Many people, understandably, have been complaining about the high prices they are paying for fruit and vegetables. Prices have remained consistently high in the last couple of months, with the consumers’ association attacking wholesalers and supermarkets of making big profits at the expense of producers and consumers.
The association backed its claims by citing the alleged price mark-ups on several products. It claimed that local bananas were being sold with a 171 per cent mark-up, cherry tomatoes with a 120 per cent mark-up and carrots with 97 per cent. This might have always been the mark-up on these products, but because prices were lower nobody complained or accused the supermarkets of making big profits.
The president of the consumers’ association Marios Drousiotis told the Cyprus Mail that supermarkets, at present, were making “unjustified profits” as they had increased their margins without paying higher prices for produce. His claim was not substantiated, while it completely ignored the forces of supply and demand, which usually determine prices products in a market economy.

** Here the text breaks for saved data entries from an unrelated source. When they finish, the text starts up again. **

## src/rtl/fetch_unit_pkg.sv

```systemverilog
// fetch_unit_pkg: processor-wide definitions shared by the fetch unit and the control unit.
package fetch_unit_pkg;

    typedef enum logic [2:0] {
        S_IDLE,
        S_ADDR,
        S_WAIT,
        S_LATCH,
        S_DONE,
        S_HALTED
    } fetch_state_t;

    localparam logic [7:0] DEFAULT_HALT_OP = 8'hFF;

    // Instruction word layout: opcode in the upper byte, operand in the lower byte.
    localparam int OPC_MSB = 15;
    localparam int OPC_LSB = 8;
    localparam int OPR_MSB = 7;
    localparam int OPR_LSB = 0;

    localparam logic [7:0] OP_NOP   = 8'h00;
    localparam logic [7:0] OP_LOAD  = 8'h01;
    localparam logic [7:0] OP_STORE = 8'h02;
    localparam logic [7:0] OP_ADD   = 8'h03;
    localparam logic [7:0] OP_SUB   = 8'h04;
    localparam logic [7:0] OP_JMP   = 8'h10;
    localparam logic [7:0] OP_JZ    = 8'h11;

    function automatic logic [7:0] opcode_of(input logic [15:0] word);
        return word[OPC_MSB:OPC_LSB];
    endfunction

    function automatic logic [7:0] operand_of(input logic [15:0] word);
        return word[OPR_MSB:OPR_LSB];
    endfunction

endpackage

```

## src/rtl/fetch_unit.sv

```systemverilog
// fetch_unit: instruction fetch FSM with configurable ROM latency, IR register and PC control pulses.
// All outputs are registered and asserted on entry to the state they belong to.
module fetch_unit
    import fetch_unit_pkg::*;
#(
    parameter int         IMEM_LAT = 1,
    parameter logic [7:0] HALT_OP  = DEFAULT_HALT_OP
) (
    input  logic        clk,
    input  logic        rst,
    input  logic        fetch_req,
    input  logic        jump,
    input  logic [7:0]  pc_in,
    input  logic [15:0] imem_data,
    output logic [7:0]  imem_addr,
    output logic        imem_en,
    output logic        pc_inc,
    output logic        pc_load,
    output logic [7:0]  ir_opcode,
    output logic [7:0]  ir_operand,
    output logic        fetch_done,
    output logic        busy,
    output logic        halted
);

    fetch_state_t state;
    logic [1:0]   cnt;

    always_ff @(posedge clk or posedge rst) begin
        if (rst) begin
            state      <= S_IDLE;
            cnt        <= '0;
            imem_addr  <= '0;
            imem_en    <= 1'b0;
            pc_inc     <= 1'b0;
            pc_load    <= 1'b0;
            ir_opcode  <= '0;
            ir_operand <= '0;
            fetch_done <= 1'b0;
            busy       <= 1'b0;
            halted     <= 1'b0;
        end else begin
            imem_en    <= 1'b0;
            pc_inc     <= 1'b0;
            pc_load    <= 1'b0;
            fetch_done <= 1'b0;
            case (state)
                S_IDLE: begin
                    if (jump) begin
                        pc_load <= 1'b1;
                    end else if (fetch_req) begin
                        state     <= S_ADDR;
                        imem_addr <= pc_in;
                        imem_en   <= 1'b1;
                        busy      <= 1'b1;
                    end
                end
                S_ADDR: begin
                    state <= S_WAIT;
                    cnt   <= 2'(IMEM_LAT - 1);
                end
                // Data is captured on the edge leaving WAIT, IMEM_LAT cycles after the strobe.
                S_WAIT: begin
                    if (cnt == 2'd0) begin
                        state      <= S_LATCH;
                        ir_opcode  <= opcode_of(imem_data);
                        ir_operand <= operand_of(imem_data);
                        pc_inc     <= 1'b1;
                    end else begin
                        cnt <= cnt - 2'd1;
                    end
                end
                S_LATCH: begin
                    state      <= S_DONE;
                    fetch_done <= 1'b1;
                end
                S_DONE: begin
                    busy   <= 1'b0;
                    state  <= (ir_opcode == HALT_OP) ? S_HALTED : S_IDLE;
                    halted <= (ir_opcode == HALT_OP);
                end
                S_HALTED: state <= S_HALTED;
                default:  state <= S_IDLE;
            endcase
        end
    end

endmodule

```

High prices for farm products are a consequence of weather conditions which have reduced the supply, and not the result of some conspiracy by supermarkets seeking bigger profit margins on cucumbers and tomatoes. Extremely high temperatures are damaging crops, while reduced supply of water, combined with a higher cost, is also having an effect on farm output. Is it some conspiracy that one of the most popular summer fruits – watermelon – is selling at almost double the price of last year? Watermelons require big quantities of water and production has been affected by the water shortage, which is why it is selling for more than a euro per kilo.

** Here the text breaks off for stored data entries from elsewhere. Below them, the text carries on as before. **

**config.mk**
```make
export PLATFORM = sky130hd
export DESIGN_NAME = cix32_mem_arbiter
export DESIGN_NICKNAME = d
export VERILOG_FILES = /design/src/rtl/cix32_mem_arbiter.sv
export SDC_FILE = /design/constraint.sdc
export NUM_CORES = 1
export LEC_CHECK = 0
export ABC_AREA = 1
export CORE_ASPECT_RATIO = 1.25
export CORE_UTILIZATION = 42
export DETAILED_ROUTE_END_ITERATION = 6
export HOLD_SLACK_MARGIN = 0.1
export PLACE_DENSITY_LB_ADDON = 0.12
export SETUP_SLACK_MARGIN = 0.3
export SLEW_MARGIN = 20
export SYNTH_ARGS = -nofsm -noshare
export SYNTH_HDL_FRONTEND = slang
export SYNTH_SLANG_ARGS = --single-unit
```
**constraint.sdc**
```tcl
create_clock -name clk -period 1.4 [get_ports clk]
set_input_delay 0.28 -clock clk [delete_from_list [all_inputs] [get_ports clk]]
set_output_delay 0.28 -clock clk [all_outputs]
set_load 0.02 [all_outputs]
```
**src/rtl/cix32_mem_arbiter.sv**
```systemverilog
// cix32_mem_arbiter: serialises CIX-32 imem/dmem requests onto one memory port, round-robin on contention.
// Optional watchdog enabled by defining CIX32_ARB_TIMEOUT_EN.
module cix32_mem_arbiter #(
   parameter int ADDR_W         = 32,
   parameter int DATA_W         = 32,
   parameter int TIMEOUT_CYCLES = 64
) (
   input  logic              clk,
   input  logic              rst_n,
   input  logic [ADDR_W-1:0] imem_addr,
   input  logic              imem_req,
   output logic [DATA_W-1:0] imem_rdata,
   output logic              imem_ready,
   input  logic [ADDR_W-1:0] dmem_addr,
   input  logic [DATA_W-1:0] dmem_wdata,
   input  logic [DATA_W/8-1:0] dmem_wstrb,
   input  logic              dmem_we,
   input  logic              dmem_req,
   output logic [DATA_W-1:0] dmem_rdata,
   output logic              dmem_ready,
   output logic [ADDR_W-1:0] mem_addr,
   output logic [DATA_W-1:0] mem_wdata,
   output logic [DATA_W/8-1:0] mem_wstrb,
   output logic              mem_we,
   output logic              mem_req,
   input  logic [DATA_W-1:0] mem_rdata,
   input  logic              mem_ready,
   output logic              arb_owner,
   output logic              arb_timeout
);
   typedef enum logic [1:0] {IDLE, BUSY, DONE} state_t;
   state_t                state_q, state_d;
   logic                  last_owner_q, last_owner_d;
   logic [ADDR_W-1:0]     mem_addr_q, mem_addr_d;
   logic [DATA_W-1:0]     mem_wdata_q, mem_wdata_d;
   logic [DATA_W/8-1:0]   mem_wstrb_q, mem_wstrb_d;
   logic                  mem_we_q, mem_we_d;
   logic                  mem_req_q, mem_req_d;
   logic                  arb_owner_q, arb_owner_d;
   logic [DATA_W-1:0]     imem_rdata_q, imem_rdata_d;
   logic [DATA_W-1:0]     dmem_rdata_q, dmem_rdata_d;
   logic                  imem_ready_q, imem_ready_d;
   logic                  dmem_ready_q, dmem_ready_d;
   logic                  pick_dmem;
   // dmem wins when alone, or on contention when imem was served last
   assign pick_dmem = dmem_req && (!imem_req || !last_owner_q);
`ifdef CIX32_ARB_TIMEOUT_EN
   logic [31:0] cnt_q, cnt_d;
   logic        arb_timeout_q, arb_timeout_d;
   assign arb_timeout = arb_timeout_q;
`else
   assign arb_timeout = 1'b0 && (TIMEOUT_CYCLES > 0);
`endif
   always_comb begin
      state_d      = state_q;
      last_owner_d = last_owner_q;
      mem_addr_d   = mem_addr_q;
      mem_wdata_d  = mem_wdata_q;
      mem_wstrb_d  = mem_wstrb_q;
      mem_we_d     = mem_we_q;
      mem_req_d    = mem_req_q;
      arb_owner_d  = arb_owner_q;
      imem_rdata_d = imem_rdata_q;
      dmem_rdata_d = dmem_rdata_q;
      imem_ready_d = 1'b0;
      dmem_ready_d = 1'b0;
`ifdef CIX32_ARB_TIMEOUT_EN
      cnt_d         = cnt_q;
      arb_timeout_d = 1'b0;
`endif
      case (state_q)
         IDLE: if (imem_req || dmem_req) begin
            mem_addr_d   = pick_dmem ? dmem_addr : imem_addr;
            mem_wdata_d  = pick_dmem ? dmem_wdata : '0;
            mem_wstrb_d  = pick_dmem ? dmem_wstrb : '0;
            mem_we_d     = pick_dmem && dmem_we;
            mem_req_d    = 1'b1;
            arb_owner_d  = pick_dmem;
            last_owner_d = pick_dmem;
            state_d      = BUSY;
`ifdef CIX32_ARB_TIMEOUT_EN
            cnt_d        = '0;
`endif
         end
         BUSY: begin
            if (mem_ready) begin
               mem_req_d    = 1'b0;
               imem_rdata_d = (!arb_owner_q && !mem_we_q) ? mem_rdata : imem_rdata_q;
               dmem_rdata_d = (arb_owner_q && !mem_we_q) ? mem_rdata : dmem_rdata_q;
               imem_ready_d = !arb_owner_q;
               dmem_ready_d = arb_owner_q;
               state_d      = DONE;
            end
`ifdef CIX32_ARB_TIMEOUT_EN
            else if (cnt_q == 32'(TIMEOUT_CYCLES - 1)) begin
               mem_req_d     = 1'b0;
               imem_rdata_d  = arb_owner_q ? imem_rdata_q : '1;
               dmem_rdata_d  = arb_owner_q ? '1 : dmem_rdata_q;
               imem_ready_d  = !arb_owner_q;
               dmem_ready_d  = arb_owner_q;
               arb_timeout_d = 1'b1;
               state_d       = DONE;
            end else cnt_d = cnt_q + 32'd1;
`endif
         end
         default: state_d = IDLE;
      endcase
   end
   always_ff @(posedge clk or negedge rst_n) begin
      if (!rst_n) begin
         state_q      <= IDLE;
         last_owner_q <= 1'b0;
         mem_addr_q   <= '0;
         mem_wdata_q  <= '0;
         mem_wstrb_q  <= '0;
         mem_we_q     <= 1'b0;
         mem_req_q    <= 1'b0;
         arb_owner_q  <= 1'b0;
         imem_rdata_q <= '0;
         dmem_rdata_q <= '0;
         imem_ready_q <= 1'b0;
         dmem_ready_q <= 1'b0;
`ifdef CIX32_ARB_TIMEOUT_EN
         cnt_q         <= '0;
         arb_timeout_q <= 1'b0;
`endif
      end else begin
         state_q      <= state_d;
         last_owner_q <= last_owner_d;
         mem_addr_q   <= mem_addr_d;
         mem_wdata_q  <= mem_wdata_d;
         mem_wstrb_q  <= mem_wstrb_d;
         mem_we_q     <= mem_we_d;
         mem_req_q    <= mem_req_d;
         arb_owner_q  <= arb_owner_d;
         imem_rdata_q <= imem_rdata_d;
         dmem_rdata_q <= dmem_rdata_d;
         imem_ready_q <= imem_ready_d;
         dmem_ready_q <= dmem_ready_d;
`ifdef CIX32_ARB_TIMEOUT_EN
         cnt_q         <= cnt_d;
         arb_timeout_q <= arb_timeout_d;
`endif
      end
   end
   assign mem_addr   = mem_addr_q;
   assign mem_wdata  = mem_wdata_q;
   assign mem_wstrb  = mem_wstrb_q;
   assign mem_we     = mem_we_q;
   assign mem_req    = mem_req_q;
   assign arb_owner  = arb_owner_q;
   assign imem_rdata = imem_rdata_q;
   assign dmem_rdata = dmem_rdata_q;
   assign imem_ready = imem_ready_q;
   assign dmem_ready = dmem_ready_q;
endmodule
```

It is the reduced supply of farm produce that has caused the steep rise in prices and there is very little anyone can do about it. The consumers association seems to be unaware of how a market economy operates, offering a simplistic explanation for the high prices – greedy wholesalers and supermarkets looking to boost profits – which serves its anti-business agenda. If the association would, it would have demanded the intervention of the state and the imposition of ceiling prices in order to protect consumers. This will not happen because setting maximum prices never has the desire effect, usually causing shortages.

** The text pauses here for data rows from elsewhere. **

$ cat src/rtl/sync_rx_checker_sat_counter.sv
// Saturating up-counter with synchronous clear; holds at all-ones.
module sat_counter #(
    parameter int W = 8
) (
    input  logic         clk,
    input  logic         rst_n,
    input  logic         clr,
    input  logic         inc,
    output logic [W-1:0] q
);

    logic [W-1:0] r_q;

    // Count up on inc, stick at the maximum value, clear wins over inc
    always_ff @(posedge clk or negedge rst_n) begin
        if (!rst_n) begin
            r_q <= '0;
        end else if (clr) begin
            r_q <= '0;
        end else if (inc && (r_q != {W{1'b1}})) begin
            r_q <= r_q + W'(1);
        end
    end

    assign q = r_q;

endmodule

$ cat config.mk
export PLATFORM = sky130hd
export DESIGN_NAME = sat_counter
export DESIGN_NICKNAME = d
export VERILOG_FILES = /design/src/rtl/sync_rx_checker_sat_counter.sv
export SDC_FILE = /design/constraint.sdc
export NUM_CORES = 1
export LEC_CHECK = 0
export CAP_MARGIN = 30
export CELL_PAD_IN_SITES_DETAIL_PLACEMENT = 2
export CELL_PAD_IN_SITES_GLOBAL_PLACEMENT = 2
export CORE_MARGIN = 2
export CORE_UTILIZATION = 24
export DETAILED_ROUTE_END_ITERATION = 8
export PLACE_DENSITY = 0.81
export SLEW_MARGIN = 40
export SYNTH_ARGS = -nofsm -noshare
export SYNTH_HDL_FRONTEND = slang
export SYNTH_SLANG_ARGS = --single-unit
$ cat constraint.sdc
create_clock -name clk -period 1.5 [get_ports clk]
set_input_delay 0.375 -clock clk [delete_from_list [all_inputs] [get_ports clk]]
set_output_delay 0.375 -clock clk [all_outputs]
set_load 0.005 [all_outputs]
# Word level (Yosys, flattened, before mapping)
# Cells that the tools add are included.
# totals
register_bits	8
elab_cells	7
inputBits	4
# classes
mux	2
add_sub_neg	1
reduce_logical	2
n_eq_ne	1
# op_table
op	count
8-bit 2-to-1 mux	2
8-bit by 1-bit adder with 8-bit output, second input constant	1
8-bit inequality test, second input constant	1
2-bit nonzero test	1
1-bit logical AND	1

# Logic depth before layout (Yosys ltp)
# Gate-level depths: netlist of the first run.
# depth
ltp_word	4
depth_mapped	4

# Worst setup path after synthesis of the first run
# No wires, ideal clock.
# synth_path
path_type	reg-to-reg
startpoint	register r_q[0], in the netlist q[0]
endpoint	register r_q[0], in the netlist q[0]
required_ns	1.375
path_stages_with_launch	5
arrival_ns	1.480
path_slack_ns	-0.104
setup_time_ns	0.125
path_buffers	0
path_cell_list	dfrtp_1 > ha_1 > and4_2 > a21boi_1 > mux2_2
# synth_via
elab_chain_len	3
elab_cells_between_ends	6
cone_classes	add/sub: 1; eq/ne: 1; mux: 2; reduce/logical: 2
# synth_lines
element	line_no	source
start: declaration	12	logic [W-1:0] r_q;
start signal: assignment	21	r_q <= r_q + W'(1);
8-bit by 1-bit adder with 8-bit output / 8-bit inequality test (equally long branches)	21, 20	
8-bit 2-to-1 mux / 1-bit logical AND (equally long branches)	20	end else if (inc && (r_q != {W{1'b1}})) begin
8-bit 2-to-1 mux / 2-bit nonzero test (equally long branches)	--	
# Several ways; a longest one is shown, not always the timed one. The select of a mux whose other input is x is not followed.
# A chain may end at the register's enable or synchronous reset.

# Final worst setup path of the first run
# layout_path
startpoint	register r_q[7], in the netlist q[7]
endpoint	output q[7]
# layout_rtl
element	line_no	source
end: declaration	9	output logic [W-1:0] q
# No word-level cell between the ends.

We should accept that conditions outside our control often lead to price rises. This year’s weather conditions have caused the fall in supply that has pushed up prices and not an arbitrary decision by supermarkets and wholesalers to increase profit margins. Admittedly, nobody likes paying close to a €4 per kilo for tomatoes, but this is how a market operates, and, unfortunately, it is not a problem that can be fixed by government decree, as the consumers’ association seems to suggest.